▸ Description of the task
Look through the entries below and report how many lines hold the string "synthesis". Only the number is wanted.

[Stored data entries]
**src/rtl/mdu_iter_pkg.sv**
```systemverilog
// Shared definitions for the iterative multiply/divide unit:
// op encodings (RV32M funct3), FSM state enum and default width.
package mdu_iter_pkg;

  localparam int MDU_XLEN = 32;

  typedef enum logic [2:0] {
    MDU_MUL    = 3'b000,
    MDU_MULH   = 3'b001,
    MDU_MULHSU = 3'b010,
    MDU_MULHU  = 3'b011,
    MDU_DIV    = 3'b100,
    MDU_DIVU   = 3'b101,
    MDU_REM    = 3'b110,
    MDU_REMU   = 3'b111
  } mdu_op_e;

  typedef enum logic [1:0] {
    IDLE,
    CALC,
    FIX,
    DONE
  } mdu_state_e;

  // Divide family is identified by funct3[2].
  function automatic logic mdu_is_div(input mdu_op_e op);
    return op[2];
  endfunction

endpackage

```
**src/rtl/mdu_iter_signfix.sv**
```systemverilog
// Combinational two's-complement conditional negation.
// Ports: i_a/i_b values, i_neg_a/i_neg_b per-value negate, i_wide
// treats {i_a,i_b} as one 2W value negated by i_neg_a; o_a/o_b results.
module mdu_signfix #(
  parameter int W = 32
) (
  input  logic [W-1:0] i_a,
  input  logic [W-1:0] i_b,
  input  logic         i_neg_a,
  input  logic         i_neg_b,
  input  logic         i_wide,
  output logic [W-1:0] o_a,
  output logic [W-1:0] o_b
);

  logic [2*W-1:0] w_cat;
  logic [2*W-1:0] w_cat_n;
  logic [W-1:0]   w_a_n;
  logic [W-1:0]   w_b_n;

  assign w_cat   = {i_a, i_b};
  assign w_cat_n = ~w_cat + {{(2*W-1){1'b0}}, 1'b1};
  assign w_a_n   = ~i_a + {{(W-1){1'b0}}, 1'b1};
  assign w_b_n   = ~i_b + {{(W-1){1'b0}}, 1'b1};

  always_comb begin
    o_a = i_a;
    o_b = i_b;
    if (i_wide) begin
      if (i_neg_a) begin
        {o_a, o_b} = w_cat_n;
      end
    end else begin
      if (i_neg_a) o_a = w_a_n;
      if (i_neg_b) o_b = w_b_n;
    end
  end

endmodule

```
**src/rtl/mdu_iter.sv**
```systemverilog
// Iterative RV32M multiply/divide unit: radix-2 shift-add multiply and
// restoring divide, fixed XLEN+2 edge latency from accept to done.
// Ports: i_clk, i_rst (sync, active-high), i_start, i_op (funct3),
// i_src1, i_src2; o_busy, o_done (1-cycle pulse), o_result.
module mdu_iter
  import mdu_iter_pkg::*;
#(
  parameter int XLEN  = MDU_XLEN,
  parameter int CNT_W = $clog2(XLEN)
) (
  input  logic            i_clk,
  input  logic            i_rst,
  input  logic            i_start,
  input  logic [2:0]      i_op,
  input  logic [XLEN-1:0] i_src1,
  input  logic [XLEN-1:0] i_src2,
  output logic            o_busy,
  output logic            o_done,
  output logic [XLEN-1:0] o_result
);

  mdu_state_e        r_state;
  mdu_op_e           r_op;
  logic [CNT_W-1:0]  r_cnt;
  logic [XLEN-1:0]   r_a;
  logic [XLEN-1:0]   r_b;
  logic [2*XLEN-1:0] r_prod;
  logic [XLEN-1:0]   r_quo;
  logic [XLEN-1:0]   r_rem;
  logic              r_neg_a;
  logic              r_neg_b;
  logic [XLEN-1:0]   r_fix;
  logic              r_busy;
  logic              r_done;
  logic [XLEN-1:0]   r_result;

  mdu_op_e           w_op;
  logic              w_s1s;
  logic              w_s2s;
  logic              w_n1;
  logic              w_n2;
  logic [XLEN-1:0]   w_mag1;
  logic [XLEN-1:0]   w_mag2;
  logic [XLEN:0]     w_shift;
  logic              w_ge;
  logic [XLEN-1:0]   w_sub;
  logic [2*XLEN-1:0] w_addend;
  logic              w_div;
  logic [XLEN-1:0]   w_fa;
  logic [XLEN-1:0]   w_fb;
  logic [XLEN-1:0]   w_sel;

  assign w_op = mdu_op_e'(i_op);

  always_comb begin
    w_s1s = 1'b0;
    w_s2s = 1'b0;
    case (w_op)
      MDU_MULH, MDU_DIV, MDU_REM: begin
        w_s1s = 1'b1;
        w_s2s = 1'b1;
      end
      MDU_MULHSU: w_s1s = 1'b1;
      default: ;
    endcase
  end

  assign w_n1 = w_s1s & i_src1[XLEN-1];
  assign w_n2 = w_s2s & i_src2[XLEN-1];

  mdu_signfix #(.W(XLEN)) u_in (
    .i_a     (i_src1),
    .i_b     (i_src2),
    .i_neg_a (w_n1),
    .i_neg_b (w_n2),
    .i_wide  (1'b0),
    .o_a     (w_mag1),
    .o_b     (w_mag2)
  );

  // Restoring divide step: shift in next dividend bit, subtract if it fits.
  assign w_shift = {r_rem, r_a[r_cnt]};
  assign w_ge    = w_shift >= {1'b0, r_b};
  assign w_sub   = w_shift[XLEN-1:0] - r_b;

  // MSB-first shift-add multiply step.
  assign w_addend = r_b[r_cnt] ? {{XLEN{1'b0}}, r_a} : '0;

  assign w_div = mdu_is_div(r_op);

  mdu_signfix #(.W(XLEN)) u_out (
    .i_a     (w_div ? r_quo : r_prod[2*XLEN-1:XLEN]),
    .i_b     (w_div ? r_rem : r_prod[XLEN-1:0]),
    .i_neg_a (r_neg_a),
    .i_neg_b (r_neg_b),
    .i_wide  (~w_div),
    .o_a     (w_fa),
    .o_b     (w_fb)
  );

  assign w_sel = (r_op == MDU_MUL || r_op == MDU_REM || r_op == MDU_REMU)
               ? w_fb : w_fa;

  always_ff @(posedge i_clk) begin
    if (i_rst) begin
      r_state  <= IDLE;
      r_op     <= MDU_MUL;
      r_cnt    <= '0;
      r_a      <= '0;
      r_b      <= '0;
      r_prod   <= '0;
      r_quo    <= '0;
      r_rem    <= '0;
      r_neg_a  <= 1'b0;
      r_neg_b  <= 1'b0;
      r_fix    <= '0;
      r_busy   <= 1'b0;
      r_done   <= 1'b0;
      r_result <= '0;
    end else begin
      r_done <= 1'b0;
      case (r_state)
        IDLE: begin
          if (i_start) begin
            r_op    <= w_op;
            r_a     <= w_mag1;
            r_b     <= w_mag2;
            r_cnt   <= CNT_W'(XLEN - 1);
            r_prod  <= '0;
            r_quo   <= '0;
            r_rem   <= '0;
            // Quotient sign is forced positive on divide-by-zero so the
            // all-ones result survives the fix-up.
            r_neg_a <= w_op[2] ? ((w_n1 ^ w_n2) & (|i_src2))
                               : (w_n1 ^ w_n2);
            r_neg_b <= w_n1;
            r_busy  <= 1'b1;
            r_state <= CALC;
          end
        end
        CALC: begin
          if (w_div) begin
            r_rem        <= w_ge ? w_sub : w_shift[XLEN-1:0];
            r_quo[r_cnt] <= w_ge;
          end else begin
            r_prod <= {r_prod[2*XLEN-2:0], 1'b0} + w_addend;
          end
          if (r_cnt == '0) begin
            r_state <= FIX;
          end else begin
            r_cnt <= r_cnt - 1'b1;
          end
        end
        FIX: begin
          r_fix   <= w_sel;
          r_state <= DONE;
        end
        DONE: begin
          r_result <= r_fix;
          r_done   <= 1'b1;
          r_busy   <= 1'b0;
          r_state  <= IDLE;
        end
        default: r_state <= IDLE;
      endcase
    end
  end

  assign o_busy   = r_busy;
  assign o_done   = r_done;
  assign o_result = r_result;

endmodule

```
**config.mk**
```make
export PLATFORM = sky130hd
export DESIGN_NAME = mdu_iter
export DESIGN_NICKNAME = d
export VERILOG_FILES = /design/src/rtl/mdu_iter_pkg.sv /design/src/rtl/mdu_iter_signfix.sv /design/src/rtl/mdu_iter.sv
export SDC_FILE = /design/constraint.sdc
export NUM_CORES = 1
export LEC_CHECK = 0
export ABC_AREA = 1
export CORE_ASPECT_RATIO = 1.1
export CORE_MARGIN = 2
export CORE_UTILIZATION = 45
export CTS_CLUSTER_DIAMETER = 120
export CTS_CLUSTER_SIZE = 16
export DETAILED_ROUTE_END_ITERATION = 8
export GPL_TIMING_DRIVEN = 0
export SLEW_MARGIN = 20
export SYNTH_ARGS = -nofsm -noshare
export SYNTH_HDL_FRONTEND = slang
export SYNTH_SLANG_ARGS = --single-unit
```
**constraint.sdc**
```tcl
create_clock -name i_clk -period 9.9 [get_ports i_clk]
set_input_delay 1.485 -clock i_clk [delete_from_list [all_inputs] [get_ports i_clk]]
set_output_delay 1.485 -clock i_clk [all_outputs]
set_load 0.02 [all_outputs]
```
==> flow_summary.yaml <==
place:
  port_buffers: 102
  gpl.final_weighted_congestion: 1.06
  post_place_worst_slack_ps: 4890
  dpl.hpwl_um: 81100
synthesis:
  synth.top_cells.by_area: "sky130_fd_sc_hd__dfxtp_1 24%, sky130_fd_sc_hd__nand2_1 17%, sky130_fd_sc_hd__a21oi_1 9.5%, sky130_fd_sc_hd__nand3_1 8.2%, sky130_fd_sc_hd__inv_1 7.8%"
  syn_nets: 4071
  synth_warnings: 0
  synth_flop_cell: "sky130_fd_sc_hd__dfxtp_1"
  post-synth-top-area-fraction: 0.239
  synth_largest_area_cell: "sky130_fd_sc_hd__dfxtp_1"
  proportion_of_synthesized_flip_flops_having_asynchronous_set_or_reset: 0
  number_of_enable_type_register_cells_in_the_synthesized_netlist: 0
  postSynthRegisterBits: 270
  yosysMostFrequentCell: "sky130_fd_sc_hd__nand2_1"
  postSynthCellCount: 3923
  synthesis.area_per_instance_um2: 5.75
  synthesis.area_um2: 22600
  synth.cells.most_frequent: "1029 x sky130_fd_sc_hd__nand2_1, 470 x sky130_fd_sc_hd__inv_1, 427 x sky130_fd_sc_hd__a21oi_1, 419 x sky130_fd_sc_hd__nor2_1, 370 x sky130_fd_sc_hd__nand3_1"
  yosysSeqAreaShare: 0.239
  yosys.cell_types.count: 47
setup_path:
  timing.critical_path.mode_cell: "sky130_fd_sc_hd__nand2_1"
  data_arrival_time_of_the_critical_path_ps: 5710
  worst-setup-path-type: "reg2reg"
  timing.critical_path.from_type: "register"
  critPathSlowestCell: "sky130_fd_sc_hd__o21ai_0"
  timing.critical_path.fanout_max: 12
  critPathCaptureType: "register"
  crit_required_ps: 10310
  crit_path_leading_delay_family: "buffers and inverters"
  worstPathCellList: "clkbuf_1 > clkinv_1 > clkbuf_1 > a21oi_1 > o21ai_0 > a21oi_1 > nor4_1 > nand2_1 > inv_1 > buf_2 > nor2_1 > ha_1 > nand2_1 > nor2_1 > inv_1 > nor2_1 > nand3_1 > o21ai_0 > nand2_1 > nand2_1 > nand3_1 > nand3_1 > a21oi_1"
  critical_path.n_buffers_inverters: 6
  largest_stage_delay_on_the_critical_path_ps: 770
sta:
  finalWorstSetupSlack_ps: 4610
  rsz0062_at_grt: "no"
  finalCritPeriodShare: 0.535
  setup_viol_count_final: 0
  finalHoldViolCount: 0
  setup_tns_ps: 0
  worstMarginPinSlew_ps: 1140
  max_clock_freq_mhz: 189
  final-max-slew-violation-count: 0
  finalWorstPathRequiredPeriod_ps: 5290
  clock-skew-final_ps: 26.3
  maxSlewHeadroom: 0.243
clock_network:
  cts-hold-fix-buffers: 0
  clkSlewWorstSetupHoldPaths_ps: 80
  htree_levels: 1
  cts.repair_timing.setup_buffer_count: 0
  tritoncts_clock_tree: "built"
  post_cts_resize_count: 0
  insertion_delay_ps: 550
  ctsRootBufferMaster: "sky130_fd_sc_hd__clkbuf_16"
  inserted_clock_buffers: 21
  clock_sink_count: 270
  clockBufferDepth: 3
routing:
  antenna_violating_nets_post_route: 0
  post_drt_wl_per_cell_um: 21.0
  vias_per_cell: 5.66
  detailedRoute.firstPassIterationCount: 6
  drt-total-wl_um: 99000
  via_count: 26700
  drc_errors: 0
  first_iter_violations: 2796
global_route:
  grt_usage: 0.373
  gr-total-overflow: 0
  global_route_wire_length_before_repair_um: 147000
  number_of_antenna_violations_at_the_first_check_in_global_routing: 1
  first_global_vias: 24200
  grt_max_degree: 17
floorplan:
  placementRows: 86
  die_area_um2: 52000
  die_width_um: 218
  start_util: 0.453
  floorplan.io_pins: 104
  die_h_um: 239
  core_um2: 49800
power_and_ir_drop:
  power_leakage_uw: 0.0111
  powerDensity_nw_per_um2: 224
  p_comb_frac: 0.613
  switching_power_uw: 3030
  p_int_uw: 2570
  worst_supply_voltage_drop_on_vdd_mv: 0.138
  power_frac_seq: 0.240
  clock_power_share: 0.147
  p_sw_frac: 0.540
hold_path:
  worst_min_delay_path_class: "reg2reg"
final_layout:
  fillers: 5572
  num-nets-final: 4196
  multi_input_comb_area_um2: 14600
  drive_above_1_share: 0.0403
  antenna-diode-count: 0
  layout.area.seq_um2: 5410
  area_growth_syn_to_layout_pct: 10.7
run:
  maxCapViolCount: 0
status:
  run_status: "finished clean"
tightest hold or removal path, stage by stage, from the launching register on:
cell and delay [ps]:
sky130_fd_sc_hd__dfxtp_1 310, sky130_fd_sc_hd__nand2_1 60, sky130_fd_sc_hd__a21oi_1 50
sequential cells by signal (all words and copies together), names as in the netlist:
name	flops
r_rem	32
r_state	2
r_neg_a	1
r_b	32
r_fix	32
o_done	1
o_result	32
o_busy	1
r_cnt	5
r_neg_b	1
r_op	3
r_a	32
r_prod	64
r_quo	32
kinds of logic after synthesis:
logic type | count (synthesis) | synth area share
xor+xnor | 83 | 0.0322
compound gates | 821 | 0.191
buf+inv | 646 | 0.114
simple gates | 2025 | 0.379
flops | 270 | 0.239
fa+ha+maj | 78 | 0.0439
through the flow:
| stage | utilization | total power, uW | cells | hold slack, ps | instance area [um2] |
|---|---|---|---|---|---|
| CTS | 0.502 | 5510 | 4709 | 467 | 25000 |
| finish | 0.502 | 5600 | 4709 | 463 | 25000 |
| global placement | 0.490 | 4700 | 4685 | 449 | 24400 |
| global route | 0.502 | 5930 | 4709 | 477 | 25000 |
| detailed placement | 0.490 | 4680 | 4685 | 455 | 24400 |
| floorplan | - | 3520 | 3923 | 439 | 22600 |
power by group through the flow:
stage	Clock, uW	Sequential (uW)	Combinational (uW)
final	824	1340	3430
after global routing	870	1360	3700
after CTS	832	1340	3330
after detailed placement	0	1370	3320
after global placement	0	1360	3330
after floorplan	0	1370	2160
cell usage in the layout (no fill, tap or decap), types with 76 or more instances in the layout:
cell,n
sky130_fd_sc_hd__nand3_1,370
sky130_fd_sc_hd__dfxtp_1,270
sky130_fd_sc_hd__o21ai_0,300
sky130_fd_sc_hd__inv_1,470
sky130_fd_sc_hd__a21oi_1,427
sky130_fd_sc_hd__nand2_1,1029
sky130_fd_sc_hd__ha_1,76
sky130_fd_sc_hd__clkdlybuf4s50_1,102
sky130_fd_sc_hd__clkbuf_1,104
sky130_fd_sc_hd__nor2_1,419
cell type report:
type | count | area share
multi-input combinational | 3007 | 0.584
sequential | 270 | 0.216
inverter | 484 | 0.0727
timing repair buffer | 102 | 0.0409
tap | 660 | 0.0330
buffer | 162 | 0.0306
clock buffer | 23 | 0.0221
clock inverter | 1 | 0.000651
layer usage:
metal / GRT usage / up-vias / share of wire / routed length (um)
met4: 0.155 / 0 / 0.045 / 4490
met3: 0.0453 / 194 / 0.081 / 8010
met2: 0.604 / 1193 / 0.44 / 44000
li1: - / 13000 / - / -
met1: 0.500 / 12300 / 0.43 / 42400
met5: 0 / - / 0 / 0
path summary, 6_finish.rpt:
path / from / slack (ps) / depth (start not counted) / end
setup / recovery: r_cnt[1] / 4610 / 23 / r_prod[55]
hold / removal: r_quo[11] / 460 / 2 / r_quo[11]
setup reg to reg: r_cnt[1] / 4610 / 23 / r_prod[55]
hold reg to reg: r_quo[11] / 460 / 2 / r_quo[11]
No activity file was read; power rests on OpenSTA's default activity.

▸ Exercise result
5